OK1D_MMS.py

import random
import sympy as sym
from dolfin import *
import matplotlib.pyplot as plt
import numpy as np
import scipy.io as io
from sympy.utilities.codegen import ccode
from sympy import symbols
import sympy as sp
import mpi4py.MPI


#####################################################


        # Method of Manufactured Solutions

# This code can implement the MMS described in the special topic report,
# and hard-codes the manufactured solution


#####################################################



#set_log_active(False)  #Uncomment when code working well and want to stop printing to screen

class OKsystem(NonlinearProblem):
    def __init__(self, a, L):
        NonlinearProblem.__init__(self)
        self.L = L
        self.a = a
    def F(self, b, x):
        assemble(self.L, tensor=b)
    def J(self, A, x):
        assemble(self.a, tensor=A)

# Model parameters

epssi    = 0.08
Tfinal = 3.0
m       = 0 # mass
sigma   =  20.0


# Create mesh
leftbound = 0.0; rightbound = 1.0;
lim = 5
Error = np.zeros([1,lim]) #Initial MMS looped to 10*2^5, IMX MMS comparison looped to 10*2^4
k = 0
n = 10
C = 0.5 # C=0.5 was used for comparison with IMX, C=1 was used for initial MMS
while (k < lim):

    h =  (rightbound-leftbound)/n
    dt = C*(h**2)

    mesh = IntervalMesh(n, leftbound, rightbound)

    # Build mixed function space for solution of O-K system
    V = FiniteElement("Lagrange", mesh.ufl_cell(), 4)
    ME = FunctionSpace(mesh, V*V)

    # Define test functions
    q, v  = TestFunctions(ME)

    # Define functions
    y   = Function(ME)  # current solution
    y0  = Function(ME)  # solution from previous converged step


    # Split mixed functions
    u,  w  = split(y)
    u0, w0 = split(y0)

    # Method of Manufactured Solutions

    # Note, alternativelt can opt for implementation using SymPy to do symbolic differentiation, and only hard code the manufactured u
    u_expr = "sin(t)*cos(2*pi*x[0])"
    u_e = Expression(u_expr, t = 0.0, degree = 4) #The high degree of the expressions (which can be made higher still), is to ensure an accurate 'errornorm' calculation.

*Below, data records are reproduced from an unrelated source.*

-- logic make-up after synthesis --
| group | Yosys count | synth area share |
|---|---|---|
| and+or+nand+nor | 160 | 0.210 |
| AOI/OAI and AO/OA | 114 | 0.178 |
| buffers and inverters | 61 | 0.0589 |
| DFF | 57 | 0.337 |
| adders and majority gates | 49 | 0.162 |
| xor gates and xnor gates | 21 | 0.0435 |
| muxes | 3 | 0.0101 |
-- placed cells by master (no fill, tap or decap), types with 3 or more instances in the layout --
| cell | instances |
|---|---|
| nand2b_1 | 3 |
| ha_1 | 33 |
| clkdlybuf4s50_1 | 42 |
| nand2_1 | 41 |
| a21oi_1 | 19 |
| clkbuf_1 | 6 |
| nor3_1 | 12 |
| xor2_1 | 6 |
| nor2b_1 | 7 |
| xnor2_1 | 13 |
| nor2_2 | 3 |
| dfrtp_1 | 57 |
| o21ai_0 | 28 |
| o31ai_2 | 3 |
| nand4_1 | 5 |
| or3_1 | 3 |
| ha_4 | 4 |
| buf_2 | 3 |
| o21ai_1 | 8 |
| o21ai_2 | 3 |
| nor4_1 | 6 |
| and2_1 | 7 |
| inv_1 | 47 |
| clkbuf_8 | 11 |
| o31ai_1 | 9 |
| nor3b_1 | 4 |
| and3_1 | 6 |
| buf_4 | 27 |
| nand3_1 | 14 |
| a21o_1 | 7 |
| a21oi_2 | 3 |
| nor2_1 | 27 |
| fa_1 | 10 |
`src/rtl/sparse_mac_pe.sv`:
```
// sparse_mac_pe: sparse multiply-accumulate PE for the 1D output-stationary
// systolic array. Each beat carries N_LANES sparse entries {val,rowIdx,tag}
// plus one dense vector element. Non-zero lanes are serialised through one
// FP32 multiplier, then accumulated into a per-tag accumulator. Completed
// rows leave through a valid/ready output register.
//
// Optional feature: define OVERLAP_STATS_EN to add the 16-bit saturating
// overlap_cnt output.
//
// Ports:
//   clk, reset_n             clock, async active-low reset
//   in_valid/in_ready        input beat handshake
//   in_val/in_rowIdx/in_tag  per-lane sparse entries, lane k in slice k
//   in_vec                   dense vector element for the beat
//   flush_req                level request to drain all accumulators
//   out_valid/out_ready      output handshake
//   out_sum/out_rowIdx/out_tag  completed row
//   overlap                  pulse: accepted beat had >1 non-zero lane
//   flush_done               pulse at end of flush
//   busy                     pipeline occupied or FSM not in RUN
//   overlap_cnt              (OVERLAP_STATS_EN only) overlapping-beat count

// FP32 multiply, round-to-nearest-even. Zero/denormal inputs give zero,
// exponent overflow gives infinity, underflow flushes to zero.
module fp_multiplier (
  input  logic [31:0] a_i,
  input  logic [31:0] b_i,
  output logic [31:0] p_o
);
  logic [47:0]       prod;
  logic [24:0]       m;
  logic signed [9:0] e;
  logic              g, st, s;

  always_comb begin
    prod = 48'({1'b1, a_i[22:0]}) * 48'({1'b1, b_i[22:0]});
    s    = a_i[31] ^ b_i[31];
    if (prod[47]) begin
      m  = {1'b0, prod[47:24]};
      g  = prod[23];
      st = |prod[22:0];
      e  = $signed({2'b0, a_i[30:23]}) + $signed({2'b0, b_i[30:23]}) - 10'sd126;
    end else begin
      m  = {1'b0, prod[46:23]};
      g  = prod[22];
      st = |prod[21:0];
      e  = $signed({2'b0, a_i[30:23]}) + $signed({2'b0, b_i[30:23]}) - 10'sd127;
    end
    m = m + {24'd0, g & (st | m[0])};
    if (m[24]) begin
      m = m >> 1;
      e = e + 10'sd1;
    end
    p_o = {s, e[7:0], m[22:0]};
    if (a_i[30:23] == 8'd0 || b_i[30:23] == 8'd0 || e <= 10'sd0)
      p_o = {s, 31'd0};
    else if (e >= 10'sd255)
      p_o = {s, 8'hFF, 23'd0};
  end
endmodule

// FP32 add, round-to-nearest-even. Both operands must be non-zero normals;
// the caller bypasses the adder whenever one side would be zero.
module fp_adder (
  input  logic [31:0] a_i,
  input  logic [31:0] b_i,
  output logic [31:0] s_o
);
  logic [31:0]       big, sml;
  logic [7:0]        d;
  logic [26:0]       mbig, msml, msh, v;
  logic [27:0]       sum28;
  logic [24:0]       m;
  logic [4:0]        lz;
  logic              found, stk;
  logic signed [9:0] e;

  always_comb begin
    if (a_i[30:0] >= b_i[30:0]) begin big = a_i; sml = b_i; end
    else                        begin big = b_i; sml = a_i; end
    d     = big[30:23] - sml[30:23];
    mbig  = {1'b1, big[22:0], 3'b000};
    msml  = {1'b1, sml[22:0], 3'b000};
    sum28 = '0;
    lz    = '0;
    found = 1'b0;
    // Align the smaller operand; shifted-out bits collapse into a sticky bit.
    if (d >= 8'd27) begin
      msh = '0;
      stk = 1'b1;
    end else begin
      msh = msml >> d;
      stk = |(msml & ((27'd1 << d) - 27'd1));
    end
    msh[0] = msh[0] | stk;
    e = $signed({2'b0, big[30:23]});
    if (big[31] == sml[31]) begin
      sum28 = {1'b0, mbig} + {1'b0, msh};
      if (sum28[27]) begin
        v = {sum28[27:2], sum28[1] | sum28[0]};
        e = e + 10'sd1;
      end else begin
        v = sum28[26:0];
      end
    end else begin
      v = mbig - msh;
      for (int i = 26; i >= 0; i--) begin
        if (!found && v[i]) begin
          lz    = 5'(26 - i);
          found = 1'b1;
        end
      end
      v = v << lz;
      e = e - $signed({5'b0, lz});
    end
    m = {1'b0, v[26:3]} + {24'd0, v[2] & ((|v[1:0]) | v[3])};
    if (m[24]) begin
      m = m >> 1;
      e = e + 10'sd1;
    end
    s_o = {big[31], e[7:0], m[22:0]};
    if (v == 27'd0 || e <= 10'sd0) s_o = 32'd0;
    else if (e >= 10'sd255)        s_o = {big[31], 8'hFF, 23'd0};
  end
endmodule

module sparse_mac_pe #(
  parameter int N_LANES = 2,
  parameter int IDX_W   = 12,
  parameter int TAG_W   = 1
) (
  input  logic                     clk,
  input  logic                     reset_n,
  input  logic                     in_valid,
  output logic                     in_ready,
  input  logic [32*N_LANES-1:0]    in_val,
  input  logic [IDX_W*N_LANES-1:0] in_rowIdx,
  input  logic [TAG_W*N_LANES-1:0] in_tag,
  input  logic [31:0]              in_vec,
  input  logic                     flush_req,
  output logic                     out_valid,
  input  logic                     out_ready,
  output logic [31:0]              out_sum,
  output logic [IDX_W-1:0]         out_rowIdx,
  output logic [TAG_W-1:0]         out_tag,
  output logic                     overlap,
`ifdef OVERLAP_STATS_EN
  output logic [15:0]              overlap_cnt,
`endif
  output logic                     flush_done,
  output logic                     busy
);
  localparam int NT    = 1 << TAG_W;
  localparam int SEL_W = (N_LANES > 1) ? $clog2(N_LANES) : 1;
  localparam logic [TAG_W-1:0] LAST = TAG_W'(NT - 1);

  typedef enum logic [1:0] {S_RUN, S_DRAIN, S_FLUSH, S_DONE} state_e;

  state_e state_q, state_d;
  logic [TAG_W-1:0] ptr_q, ptr_d;
  logic             rdy_en_q;

  // Beat register
  logic [N_LANES-1:0]            b_pend_q, b_pend_d;
  logic [N_LANES-1:0][31:0]      b_val_q, b_val_d;
  logic [N_LANES-1:0][IDX_W-1:0] b_row_q, b_row_d;
  logic [N_LANES-1:0][TAG_W-1:0] b_tag_q, b_tag_d;
  logic [31:0]                   b_vec_q, b_vec_d;

  // Product register
  logic             p_vld_q, p_vld_d;
  logic [31:0]      p_prod_q, p_prod_d;
  logic [IDX_W-1:0] p_row_q, p_row_d;
  logic [TAG_W-1:0] p_tag_q, p_tag_d;

  // Accumulators
  logic [NT-1:0]            acc_vld_q, acc_vld_d;
  logic [NT-1:0][IDX_W-1:0] acc_row_q, acc_row_d;
  logic [NT-1:0][31:0]      acc_sum_q, acc_sum_d;

  // Output register
  logic             o_vld_q, o_vld_d;
  logic [31:0]      o_sum_q, o_sum_d;
  logic [IDX_W-1:0] o_row_q, o_row_d;
  logic [TAG_W-1:0] o_tag_q, o_tag_d;

  logic overlap_q, overlap_d;

  logic [N_LANES-1:0] lane_nz;
  logic [SEL_W-1:0]   sel;
  logic               sel_found, sel_fire, b_empty, pend_one;
  logic               o_free, acc_stall, accept, multi_nz, adv;
  logic [31:0]        mul_p, add_s;

  // A lane counts as zero for both +0 and -0.
  for (genvar k = 0; k < N_LANES; k++) begin : g_nz
    assign lane_nz[k] = |in_val[32*k +: 31];
  end

  assign multi_nz = (lane_nz & (lane_nz - 1'b1)) != '0;
  assign b_empty  = (b_pend_q == '0);
  assign pend_one = !b_empty && ((b_pend_q & (b_pend_q - 1'b1)) == '0);
  assign o_free   = !o_vld_q || out_ready;
  // A row change needs O; if O stays full the whole front end holds.
  assign acc_stall = p_vld_q && acc_vld_q[p_tag_q] &&
                     (acc_row_q[p_tag_q] != p_row_q) && !o_free;
  assign sel_fire  = !b_empty && !acc_stall;
  assign in_ready  = rdy_en_q && (state_q == S_RUN) &&
                     (b_empty || (pend_one && !acc_stall));
  assign accept    = in_valid && in_ready;

  always_comb begin
    sel       = '0;
    sel_found = 1'b0;
    for (int k = 0; k < N_LANES; k++) begin
      if (!sel_found && b_pend_q[k]) begin
        sel       = SEL_W'(k);
        sel_found = 1'b1;
      end
    end
  end

  fp_multiplier u_mul (.a_i(b_val_q[sel]), .b_i(b_vec_q), .p_o(mul_p));
  fp_adder      u_add (.a_i(acc_sum_q[p_tag_q]), .b_i(p_prod_q), .s_o(add_s));

  always_comb begin
    state_d   = state_q;
    ptr_d     = ptr_q;
    b_pend_d  = b_pend_q;
    b_val_d   = b_val_q;
    b_row_d   = b_row_q;
    b_tag_d   = b_tag_q;
    b_vec_d   = b_vec_q;
    p_vld_d   = p_vld_q;
    p_prod_d  = p_prod_q;
    p_row_d   = p_row_q;
    p_tag_d   = p_tag_q;
    acc_vld_d = acc_vld_q;
    acc_row_d = acc_row_q;
    acc_sum_d = acc_sum_q;
    o_vld_d   = o_vld_q;
    o_sum_d   = o_sum_q;
    o_row_d   = o_row_q;
    o_tag_d   = o_tag_q;
    overlap_d = accept && multi_nz;
    adv       = 1'b0;

    if (o_vld_q && out_ready) o_vld_d = 1'b0;

    // Select stage: lowest pending lane into P.
    if (!acc_stall) begin
      p_vld_d = sel_fire;
      if (sel_fire) begin
        p_prod_d      = mul_p;
        p_row_d       = b_row_q[sel];
        p_tag_d       = b_tag_q[sel];
        b_pend_d[sel] = 1'b0;
      end
    end

    if (accept) begin
      b_pend_d = lane_nz;
      b_val_d  = in_val;
      b_row_d  = in_rowIdx;
      b_tag_d  = in_tag;
      b_vec_d  = in_vec;
    end

    // Accumulate stage. A fresh row loads the product directly so the
    // adder never sees a zero operand.
    if (p_vld_q && !acc_stall) begin
      if (acc_vld_q[p_tag_q] && acc_row_q[p_tag_q] == p_row_q) begin
        acc_sum_d[p_tag_q] = add_s;
      end else begin
        if (acc_vld_q[p_tag_q]) begin
          o_vld_d = 1'b1;
          o_sum_d = acc_sum_q[p_tag_q];
          o_row_d = acc_row_q[p_tag_q];
          o_tag_d = p_tag_q;
        end
        acc_vld_d[p_tag_q] = 1'b1;
        acc_row_d[p_tag_q] = p_row_q;
        acc_sum_d[p_tag_q] = p_prod_q;
      end
    end

    case (state_q)
      S_RUN:   if (flush_req) state_d = S_DRAIN;
      S_DRAIN: if (b_empty && !p_vld_q) begin
        state_d = S_FLUSH;
        ptr_d   = '0;
      end
      S_FLUSH: begin
        // P is empty here, so O is only contended with the consumer.
        adv = 1'b1;
        if (acc_vld_q[ptr_q]) begin
          if (o_free) begin
            o_vld_d          = 1'b1;
            o_sum_d          = acc_sum_q[ptr_q];
            o_row_d          = acc_row_q[ptr_q];
            o_tag_d          = ptr_q;
            acc_vld_d[ptr_q] = 1'b0;
          end else begin
            adv = 1'b0;
          end
        end
        if (adv) begin
          if (ptr_q == LAST) state_d = S_DONE;
          else               ptr_d   = ptr_q + TAG_W'(1);
        end
      end
      S_DONE:  state_d = S_RUN;
      default: state_d = S_RUN;
    endcase
  end

  always_ff @(posedge clk or negedge reset_n) begin
    if (!reset_n) begin
      state_q   <= S_RUN;
      ptr_q     <= '0;
      rdy_en_q  <= 1'b0;
      b_pend_q  <= '0;
      b_val_q   <= '0;
      b_row_q   <= '0;
      b_tag_q   <= '0;
      b_vec_q   <= '0;
      p_vld_q   <= 1'b0;
      p_prod_q  <= '0;
      p_row_q   <= '0;
      p_tag_q   <= '0;
      acc_vld_q <= '0;
      acc_row_q <= '0;
      acc_sum_q <= '0;
      o_vld_q   <= 1'b0;
      o_sum_q   <= '0;
      o_row_q   <= '0;
      o_tag_q   <= '0;
      overlap_q <= 1'b0;
    end else begin
      state_q   <= state_d;
      ptr_q     <= ptr_d;
      rdy_en_q  <= 1'b1;
      b_pend_q  <= b_pend_d;
      b_val_q   <= b_val_d;
      b_row_q   <= b_row_d;
      b_tag_q   <= b_tag_d;
      b_vec_q   <= b_vec_d;
      p_vld_q   <= p_vld_d;
      p_prod_q  <= p_prod_d;
      p_row_q   <= p_row_d;
      p_tag_q   <= p_tag_d;
      acc_vld_q <= acc_vld_d;
      acc_row_q <= acc_row_d;
      acc_sum_q <= acc_sum_d;
      o_vld_q   <= o_vld_d;
      o_sum_q   <= o_sum_d;
      o_row_q   <= o_row_d;
      o_tag_q   <= o_tag_d;
      overlap_q <= overlap_d;
    end
  end

`ifdef OVERLAP_STATS_EN
  logic [15:0] ovl_cnt_q;
  always_ff @(posedge clk or negedge reset_n) begin
    if (!reset_n)                                      ovl_cnt_q <= '0;
    else if (accept && multi_nz && ovl_cnt_q != 16'hFFFF) ovl_cnt_q <= ovl_cnt_q + 16'd1;
  end
  assign overlap_cnt = ovl_cnt_q;
`endif

  assign out_valid  = o_vld_q;
  assign out_sum    = o_sum_q;
  assign out_rowIdx = o_row_q;
  assign out_tag    = o_tag_q;
  assign overlap    = overlap_q;
  assign flush_done = (state_q == S_DONE);
  assign busy       = !b_empty || p_vld_q || o_vld_q || (state_q != S_RUN);
endmodule

```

Fenics complains when the degree is too low and errornorm is used.
    w_expr = "(4*ep*ep*pi*pi -1)*sin(t)*cos(2*pi*x[0]) + sin(t)*sin(t)*sin(t)*cos(2*pi*x[0])*cos(2*pi*x[0])*cos(2*pi*x[0])"
    y_ex = Expression((u_expr, w_expr), t = 0.0, ep = epssi, degree = 4) #Note that to interpolate in the mixed function space, we have to create the expression like this, and not create an expression u_ex and w_ex individually
    f_expr = "cos(2*pi*x[0])*(cos(t) + 4*pi*pi*(4*ep*ep*pi*pi-1)*sin(t) + 12*pi*pi*sin(t)*sin(t)*sin(t)*cos(2*pi*x[0])*cos(2*pi*x[0]) - 24*pi*pi*sin(t)*sin(t)*sin(t)*sin(2*pi*x[0])*sin(2*pi*x[0]) + sig*sin(t))"
    f = Expression(f_expr, t = 0.0, sig = sigma, ep = epssi, degree = 4)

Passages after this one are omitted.